Willy meanwhile was trying very hard to push the memories back out of his head. Every time there was a moment in his train of thought, where there was no mention of licorice winged bats, the faces of his childhood playmates would start fading into his minds eye. He didn't need them anymore… being adored from afar as he was, was different than actually having to be around kids. But Charlie was a kid… Charlie was a lot like his friends. They were good kids... nice kids. They had to be good kids. They didn't have parents enabling them to become brats like Violet and Agustus and Veruca and Mike.
"They were a lot like you," Willy said, not looking up from the contraption he was configuring to try and make the bubblegum bat torsos. And for the first time, in a long time… Willy wondered where they were now. Were they still nice? Were they still good? He was making chocolate to be eaten by children all around the world… What were they doing?
"Don't you talk to them anymore?" Charlie wasn't expecting an answer. So when he got one he felt emboldened to ask more questions.
"No."
"Why not?"
"I don't know where they are," Willy kept his eyes glued to his work. It was hard to maintain his cheery demeanor sometimes, and eye contact only made things harder. So long as he didn't have to look anyone in the eye, he could keep it up nearly indefinitely.
"We could try to find them," Charlie suggested. It didn't take a rocket scientist to figure out that though Willy rarely registered any distress on his face, there were tip offs to his mental state. It was like learning a new language learning to read Willy, but he knew this expression. Willy avoided eye contact only when something was upsetting him. Charley took this to mean perhaps he was upset about loosing track of his friends, which is why he suggested they could try to find them. "I'll bet we could find at least some of them… and they might know where the others were."
"Yeah… maybe."
Dinner at the Buckets was awkward that night. It hadn't really been the fact that he'd lost touch with his friends that was upsetting Willy, but ambivalence over whether or not it was a good thing that he no longer knew where any of them were. On the one hand, he didn't have to worry that they might not really liked HIM in the first place. There was always the possibility that they only wanted the sweets… like his suppliers. He corresponded with them by mail… some of them, like Boris Mangrove, the white milk supplier, (and occasional dairy cow supplier, for the whipped cream, and the chocolate milk cows) wrote short succinct letters concerned only with business… while Wendy McIntosh, the fruit supplier, who provided sour apples, acid free lemons and a variety of unique fruits that went into many of Wonka's fruit flavored candies, sent slightly more social letters, asking how things were going… how he was feeling. But they were business partners. They wanted his money, in exchange for their products, and they were both made fairly wealthy by his business. They had ulterior motives for associating with him just as his friends had at the Long Road Home… still, he preferred the Wendy sort over the Boris sort… at least they made an effort to be friendly.

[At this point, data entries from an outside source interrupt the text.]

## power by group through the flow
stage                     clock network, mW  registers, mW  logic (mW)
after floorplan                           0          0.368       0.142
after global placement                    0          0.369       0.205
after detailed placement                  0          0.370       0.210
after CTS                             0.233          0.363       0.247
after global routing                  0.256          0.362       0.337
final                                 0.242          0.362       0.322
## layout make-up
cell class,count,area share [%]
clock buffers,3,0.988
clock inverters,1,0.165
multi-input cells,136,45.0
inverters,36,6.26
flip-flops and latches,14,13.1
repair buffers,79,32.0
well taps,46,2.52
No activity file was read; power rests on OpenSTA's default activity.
File: src/sv/datediff_pkg.sv
// Package for the date difference core: payload structs, controller/datapath
// command and status structs, and the Gregorian calendar helper functions.
// No dependencies.
`default_nettype none

package datediff_pkg;

  localparam int unsigned DayW   = 5;
  localparam int unsigned MonthW = 4;
  localparam int unsigned YearW  = 12;
  localparam int unsigned CountW = 17;

  localparam logic [YearW-1:0]  YearMin  = YearW'(1900);
  localparam logic [YearW-1:0]  YearMax  = YearW'(2100);
  localparam logic [MonthW-1:0] MonthFeb = MonthW'(2);
  localparam logic [MonthW-1:0] MonthDec = MonthW'(12);

  typedef struct packed {
    logic [DayW-1:0]   start_day;
    logic [MonthW-1:0] start_month;
    logic [YearW-1:0]  start_year;
    logic [DayW-1:0]   end_day;
    logic [MonthW-1:0] end_month;
    logic [YearW-1:0]  end_year;
  } date_pair_t;

  typedef struct packed {
    logic [CountW-1:0] day_count;
    logic              date_error;
  } day_result_t;

  typedef struct packed {
    logic load;
    logic check;
    logic step;
    logic publish;
  } dp_cmd_t;

  typedef struct packed {
    logic date_err;
    logic start_lt_end;
  } dp_sts_t;

  // valid for 1900..2100 only: 1900 and 2100 are the century years that are not leap
  function automatic logic is_leap(input logic [YearW-1:0] y);
    is_leap = (y[1:0] == 2'b00) && (y != YearMin) && (y != YearMax);
  endfunction

  function automatic logic [DayW-1:0] month_len(input logic [MonthW-1:0] m,
                                                input logic [YearW-1:0] y);
    case (m)
      MonthFeb:                            month_len = is_leap(y) ? DayW'(29) : DayW'(28);
      MonthW'(4), MonthW'(6),
      MonthW'(9), MonthW'(11):             month_len = DayW'(30);
      default:                             month_len = DayW'(31);
    endcase
  endfunction

  function automatic logic date_ok(input logic [DayW-1:0] d,
                                   input logic [MonthW-1:0] m,
                                   input logic [YearW-1:0] y);
    date_ok = (y >= YearMin) && (y <= YearMax) &&
              (m >= MonthW'(1)) && (m <= MonthDec) &&
              (d >= DayW'(1)) && (d <= month_len(m, y));
  endfunction

endpackage

`default_nettype wire

File: src/sv/date_difference_in_days_core.sv
// Top level of the Gregorian date difference core: joins controller and
// datapath. Depends on datediff_pkg, datediff_ctrl, datediff_dp.
//
//   channel   ports                              payload
//   input     in_valid / in_ready / in_data      date_pair_t
//   result    out_valid / out_ready / out_data   day_result_t
//   config    cfg_wr_en / cfg_wr_data            count_end_day bit
//
// One item at a time: a load, a date check, day stepping (one day per cycle)
// until the end date is reached, then a publish. Invalid dates skip stepping.
// A stalled result holds in the output register; the next item is accepted
// meanwhile and waits to publish.
// rst_n is synchronous; it clears control state and the config bit.
`default_nettype none

module date_difference_in_days_core import datediff_pkg::*; (
  input  wire logic        clk,
  input  wire logic        rst_n,
  input  wire logic        in_valid,
  output logic             in_ready,
  input  wire date_pair_t  in_data,
  output logic             out_valid,
  input  wire logic        out_ready,
  output day_result_t      out_data,
  input  wire logic        cfg_wr_en,
  input  wire logic        cfg_wr_data
);

  dp_cmd_t cmd;
  dp_sts_t sts;

  datediff_ctrl u_ctrl (
    .clk       (clk),
    .rst_n     (rst_n),
    .in_valid  (in_valid),
    .in_ready  (in_ready),
    .out_valid (out_valid),
    .out_ready (out_ready),
    .sts       (sts),
    .cmd       (cmd)
  );

  datediff_dp u_dp (
    .clk         (clk),
    .rst_n       (rst_n),
    .in_data     (in_data),
    .cfg_wr_en   (cfg_wr_en),
    .cfg_wr_data (cfg_wr_data),
    .cmd         (cmd),
    .sts         (sts),
    .out_data    (out_data)
  );

endmodule

`default_nettype wire

File: src/sv/datediff_dp.sv
// Datapath of the date difference core: date registers, day stepper,
// step counter, end-day config bit and output payload register. Uses datediff_pkg.
`default_nettype none

module datediff_dp import datediff_pkg::*; (
  input  wire logic        clk,
  input  wire logic        rst_n,
  input  wire date_pair_t  in_data,
  input  wire logic        cfg_wr_en,
  input  wire logic        cfg_wr_data,
  input  wire dp_cmd_t     cmd,
  output dp_sts_t          sts,
  output day_result_t      out_data
);

  logic              count_end_day_r;
  logic [DayW-1:0]   cur_day_r,   cur_day_nxt;
  logic [MonthW-1:0] cur_month_r, cur_month_nxt;
  logic [YearW-1:0]  cur_year_r,  cur_year_nxt;
  logic [DayW-1:0]   end_day_r;
  logic [MonthW-1:0] end_month_r;
  logic [YearW-1:0]  end_year_r;
  logic [CountW-1:0] count_r;
  logic              err_r;
  day_result_t       out_r, out_nxt;

  always_ff @(posedge clk) begin
    if (!rst_n) begin
      count_end_day_r <= 1'b0;
    end else if (cfg_wr_en) begin
      count_end_day_r <= cfg_wr_data;
    end
  end

  assign sts.date_err = !(date_ok(cur_day_r, cur_month_r, cur_year_r) &&
                          date_ok(end_day_r, end_month_r, end_year_r));
  assign sts.start_lt_end = {cur_year_r, cur_month_r, cur_day_r} <
                            {end_year_r, end_month_r, end_day_r};

  always_comb begin
    cur_day_nxt   = cur_day_r + DayW'(1);
    cur_month_nxt = cur_month_r;
    cur_year_nxt  = cur_year_r;
    if (cur_day_r == month_len(cur_month_r, cur_year_r)) begin
      cur_day_nxt = DayW'(1);
      if (cur_month_r == MonthDec) begin
        cur_month_nxt = MonthW'(1);
        cur_year_nxt  = cur_year_r + YearW'(1);
      end else begin
        cur_month_nxt = cur_month_r + MonthW'(1);
      end
    end
  end

  always_comb begin
    out_nxt.date_error = err_r;
    out_nxt.day_count  = err_r ? '0 : count_r + CountW'(count_end_day_r);
  end

  always_ff @(posedge clk) begin
    if (cmd.load) begin
      cur_day_r   <= in_data.start_day;
      cur_month_r <= in_data.start_month;
      cur_year_r  <= in_data.start_year;
      end_day_r   <= in_data.end_day;
      end_month_r <= in_data.end_month;
      end_year_r  <= in_data.end_year;
      count_r     <= '0;
    end else if (cmd.step) begin
      cur_day_r   <= cur_day_nxt;
      cur_month_r <= cur_month_nxt;
      cur_year_r  <= cur_year_nxt;
      count_r     <= count_r + CountW'(1);
    end
    if (cmd.check) begin
      err_r <= sts.date_err;
    end
    if (cmd.publish) begin
      out_r <= out_nxt;
    end
  end

  assign out_data = out_r;

endmodule

`default_nettype wire

File: src/sv/datediff_ctrl.sv
// Controller of the date difference core: sequences load, date check,
// day stepping and output transfer. Uses datediff_pkg.
`default_nettype none

module datediff_ctrl import datediff_pkg::*; (
  input  wire logic    clk,
  input  wire logic    rst_n,
  input  wire logic    in_valid,
  output logic         in_ready,
  output logic         out_valid,
  input  wire logic    out_ready,
  input  wire dp_sts_t sts,
  output dp_cmd_t      cmd
);

  typedef enum logic [3:0] {
    ST_IDLE   = 4'b0001,
    ST_CHECK  = 4'b0010,
    ST_STEP   = 4'b0100,
    ST_FINISH = 4'b1000
  } state_t;

  state_t state_r, state_nxt;
  logic   out_valid_r, out_valid_nxt;

  assign in_ready  = (state_r == ST_IDLE);
  assign out_valid = out_valid_r;

  always_comb begin
    state_nxt   = state_r;
    cmd         = '0;
    unique case (state_r)
      ST_IDLE: begin
        if (in_valid) begin
          cmd.load  = 1'b1;
          state_nxt = ST_CHECK;
        end
      end
      ST_CHECK: begin
        cmd.check = 1'b1;
        state_nxt = sts.date_err ? ST_FINISH : ST_STEP;
      end
      ST_STEP: begin
        if (sts.start_lt_end) begin
          cmd.step = 1'b1;
        end else begin
          state_nxt = ST_FINISH;
        end
      end
      ST_FINISH: begin
        if (!out_valid_r || out_ready) begin
          cmd.publish = 1'b1;
          state_nxt   = ST_IDLE;
        end
      end
      default: state_nxt = ST_IDLE;
    endcase
  end

  always_comb begin
    out_valid_nxt = out_valid_r;
    if (cmd.publish) begin
      out_valid_nxt = 1'b1;
    end else if (out_ready) begin
      out_valid_nxt = 1'b0;
    end
  end

  always_ff @(posedge clk) begin
    if (!rst_n) begin
      state_r     <= ST_IDLE;
      out_valid_r <= 1'b0;
    end else begin
      state_r     <= state_nxt;
      out_valid_r <= out_valid_nxt;
    end
  end

  a_load_to_check: assert property (@(posedge clk) disable iff (!rst_n)
    in_valid && in_ready |=> state_r == ST_CHECK)
    else $error("accepted transfer did not enter date check");

  a_step_only_before_end: assert property (@(posedge clk) disable iff (!rst_n)
    cmd.step |-> sts.start_lt_end && state_r == ST_STEP)
    else $error("day advanced past end date");

  a_publish_sets_valid: assert property (@(posedge clk) disable iff (!rst_n)
    cmd.publish |=> out_valid_r && state_r == ST_IDLE)
    else $error("publish did not present a result");

  a_no_overwrite: assert property (@(posedge clk) disable iff (!rst_n)
    cmd.publish |-> !out_valid_r || out_ready)
    else $error("pending result overwritten");

endmodule

`default_nettype wire
File: config.mk
export PLATFORM = sky130hd
export DESIGN_NAME = date_difference_in_days_core
export DESIGN_NICKNAME = d
export VERILOG_FILES = /design/src/sv/datediff_pkg.sv /design/src/sv/date_difference_in_days_core.sv /design/src/sv/datediff_dp.sv /design/src/sv/datediff_ctrl.sv
export SDC_FILE = /design/constraint.sdc
export NUM_CORES = 1
export LEC_CHECK = 0
export BUFFER_PORTS_ARGS = -buffer_cell sky130_fd_sc_hd__buf_2
export CAP_MARGIN = 15
export CORE_AREA = 2 2 108 110
export CTS_CLUSTER_DIAMETER = 30
export DETAILED_ROUTE_END_ITERATION = 8
export DIE_AREA = 0 0 110 112
export GPL_TIMING_DRIVEN = 0
export REMOVE_ABC_BUFFERS = 1
export SYNTH_ARGS = -nofsm -noshare
export SYNTH_HDL_FRONTEND = slang
export SYNTH_SLANG_ARGS = --single-unit
File: constraint.sdc
create_clock -name clk -period 8.15 [get_ports clk]
set_input_delay 0 -clock clk [delete_from_list [all_inputs] [get_ports clk]]
set_output_delay 0 -clock clk [all_outputs]
set_load 0.005 [all_outputs]
==> impl_metrics.py, run 1 <==
metrics = {
    "status": {
        "status": "complete, no violations",
    },
    "cts": {
        "clock_latency_ns": 0.35,
        "cts_setup_buffers": 0,
        "root_buffer": "clkbuf_16",
        "cts_tree": "built",
        "path_clk_slew_ns": 0.06,
        "cts_sinks": 84,
        "cts_buffers": 9,
        "htree_levels": 3,
        "cts_buffer_depth": 2,
    },
    "critical_path": {
        "required_ns": 8.21,
        "critical_path_class": "reg -> reg",
        "r2r-end": "u_dp.cur_year_r[9]",
        "r2r_slack_ns": 4.12,
        "critPathMaxFanout": 64,
        "start_kind": "flip-flop",
        "critical_path_arrival_ns": 4.09,
        "cp-end-kind": "flip-flop",
        "timing.rr.start": "u_ctrl.state_r[3]",
        "worstRegToRegCells": 6,
    },
    "floorplanning": {
        "die_h_um": 112,
        "fp.dieArea_mm2": 0.0123,
        "coreArea_mm2": 0.0112,
        "io_pins": 68,
        "rows": 39,
        "die_w_um": 110,
        "start_util_pct": 43.7,
    },
    "pwr": {
        "swShare_pct": 27.5,
        "p_seq_share_pct": 46.8,
        "p_leak_nw": 2.36,
        "share_comb_of_total_power_pct": 16.7,
        "p_int_mw": 0.848,
        "p_sw_mw": 0.321,
        "clkPwrFrac_pct": 36.5,
        "p_per_area_mw_per_mm2": 192,
        "peakVddDrop_mv": 0.124,
        "fin_total_pwr_mw": 1.17,
    },
    "detailed_routing": {
        "firstDrtPassIters": 5,
        "wire_per_inst_um": 15.0,
        "antenna_left": 0,
        "vias": 4086,
        "drt_wl_total_um": 11300,
        "remaining_drc_errors": 0,
        "drtIter0Drc": 259,
        "via_per_inst": 5.43,
    },
    "timing": {
        "finalSetupViolations": 0,
        "layout_setup_ws_ns": 4.12,
        "finalClockSkew_ns": 0.00772,
        "max_freq_mhz": 248,
        "setup_tns_ns": 0,
        "period_minus_slack_ns": 4.03,
        "worst_pin_slew_ns": 0.971,
        "max-slew-margin-rel_pct": 35.3,
        "hold_ws_ns": 0.0142,
        "maxSlewViolCount": 0,
        "finalHoldViolCount": 0,
        "fin_crit_sh_pct": 49.5,
        "rsz0062_at_grt": "false",
    },
    "logic_synthesis": {
        "synth-seq-area-share_pct": 46.9,
        "yosys_register_bits": 84,
        "yosysTopAreaCell": "edfxtp_1",
        "syn_area_mm2": 0.00488,
        "synth.avg_cell_area_um2": 9.71,
        "synthDistinctLibCells": 50,
        "syn-instance-count": 503,
        "postSynth.asyncResetShare_pct": 0,
        "synth_top_area_share_pct": 37.5,
        "yosysWarnings": 0,
        "synth-main-ff-cell": "edfxtp_1",
        "synth_common_cells": "61 x edfxtp_1, 46 x nand2_1, 36 x ha_1, 35 x inv_1, 35 x nor2_1",
        "synthMostInstantiatedCell": "edfxtp_1",
        "ys_top_cells_by_area": "edfxtp_1 38%, dfxtp_1 9.4%, ha_1 9.2%",
        "synth_edf_count": 61,
    },
    "min_path": {
        "holdPathStages": 3,
        "holdCritStartpoint": "out_ready",
        "whs_endpoint": "u_ctrl.out_valid",
        "hp-class": "in -> reg",
    },
    "global_route": {
        "grt_overflow_total": 0,
        "grt_max_degree": 65,
        "antenna_found_initial": 0,
        "grt_util_all_layers_pct": 19.0,
        "grt_pass1_wl_um": 18400,
        "grt_pass1_vias": 3966,
    },
    "place": {
        "place_congestion": 0.851,
        "hpwl_um": 7800,
        "post-place-ws_ns": 4.07,
        "io_buffer_count": 67,
    },
    "layout": {
        "multiInputGateArea_mm2": 0.00237,
        "n_fill_cell": 1004,
        "n_antenna_cell": 0,
        "final_util_pct": 54.5,
        "area_growth_pct": 24.7,
        "drive_above_1_share_pct": 15.4,
        "seq_area_mm2": 0.00229,
        "num-nets-final": 689,
    },
    "job": {
        "max_cap_violations": 0,
    },
}
[power by group through the flow]
stage / clock (mW) / combinational [mW] / sequential, mW
2_1_floorplan: 0 / 0.124 / 0.542
3_3_place_gp: 0 / 0.166 / 0.556
3_5_place_dp: 0 / 0.178 / 0.555
4_1_cts: 0.434 / 0.196 / 0.547
5_1_grt: 0.453 / 0.222 / 0.552
6_report: 0.427 / 0.195 / 0.547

On the other hand, what if his friends really had liked him? They might not like him anymore now that he'd not talked to them in so many years… but they might still like him if they had liked him back then, and that had it's ups and it's downs too. He'd have to be a lot more social than he'd been for many years if he Now Charley had mad his decision for him it seemed, and he was going to have to try and find them… he was going to have to see his old friends again, and they might not like him. In bed that night, he mentally he ran down the people he wondered about… and tried to picture where they were now… Annabelle was probably married by now. She always wanted to be a mother… and Samantha was probably a business woman of some sort, perhaps trading stocks or something. Perhaps Bobby had his own farm by now. He always wanted to get out and have his own farm with cows and chickens and things… Carline always said, she would never leave… maybe she was running the Long Road home with Mary… perhaps Mary had retired. Anthony was probably the owner of his own tailor shop, he'd always been quite good at fixing torn clothes, and taking up the hems on dresses and pants that were too long on the other kids. He imagined them each in turn in successful ventures, happy with their lives… though some niggling part at the back of his mind told him, they might not be so happy… they might be poor and destitute… but he didn't want to think of that, he didn't want to think he'd left them out there, suffering and struggling while he sat in comfort in his factory. He didn't know if he could live with that, unless it was Justin… that would serve him right.
And what of the Applegate Girl? Wendy Applegate. He'd only met her that one Christmas, but he often wondered about her. The tiny red-headed girl with the bright green eyes. She didn't know it was his fault what happened to her… she only knew it was his name they used to tease her. If it hadn't been for her… he never would have known where his father had moved the house… and he didn't know what happened to her either.
"Willy… we found your father."
"Oh!" Wily scoffed, with a slight roll of his eyes. If that was what was so important that she had to speak to him alone, he could save her the trouble. He didn't give a flying fudge bar where his father was anymore.
"Willy listen," Mary sighed, "This is important."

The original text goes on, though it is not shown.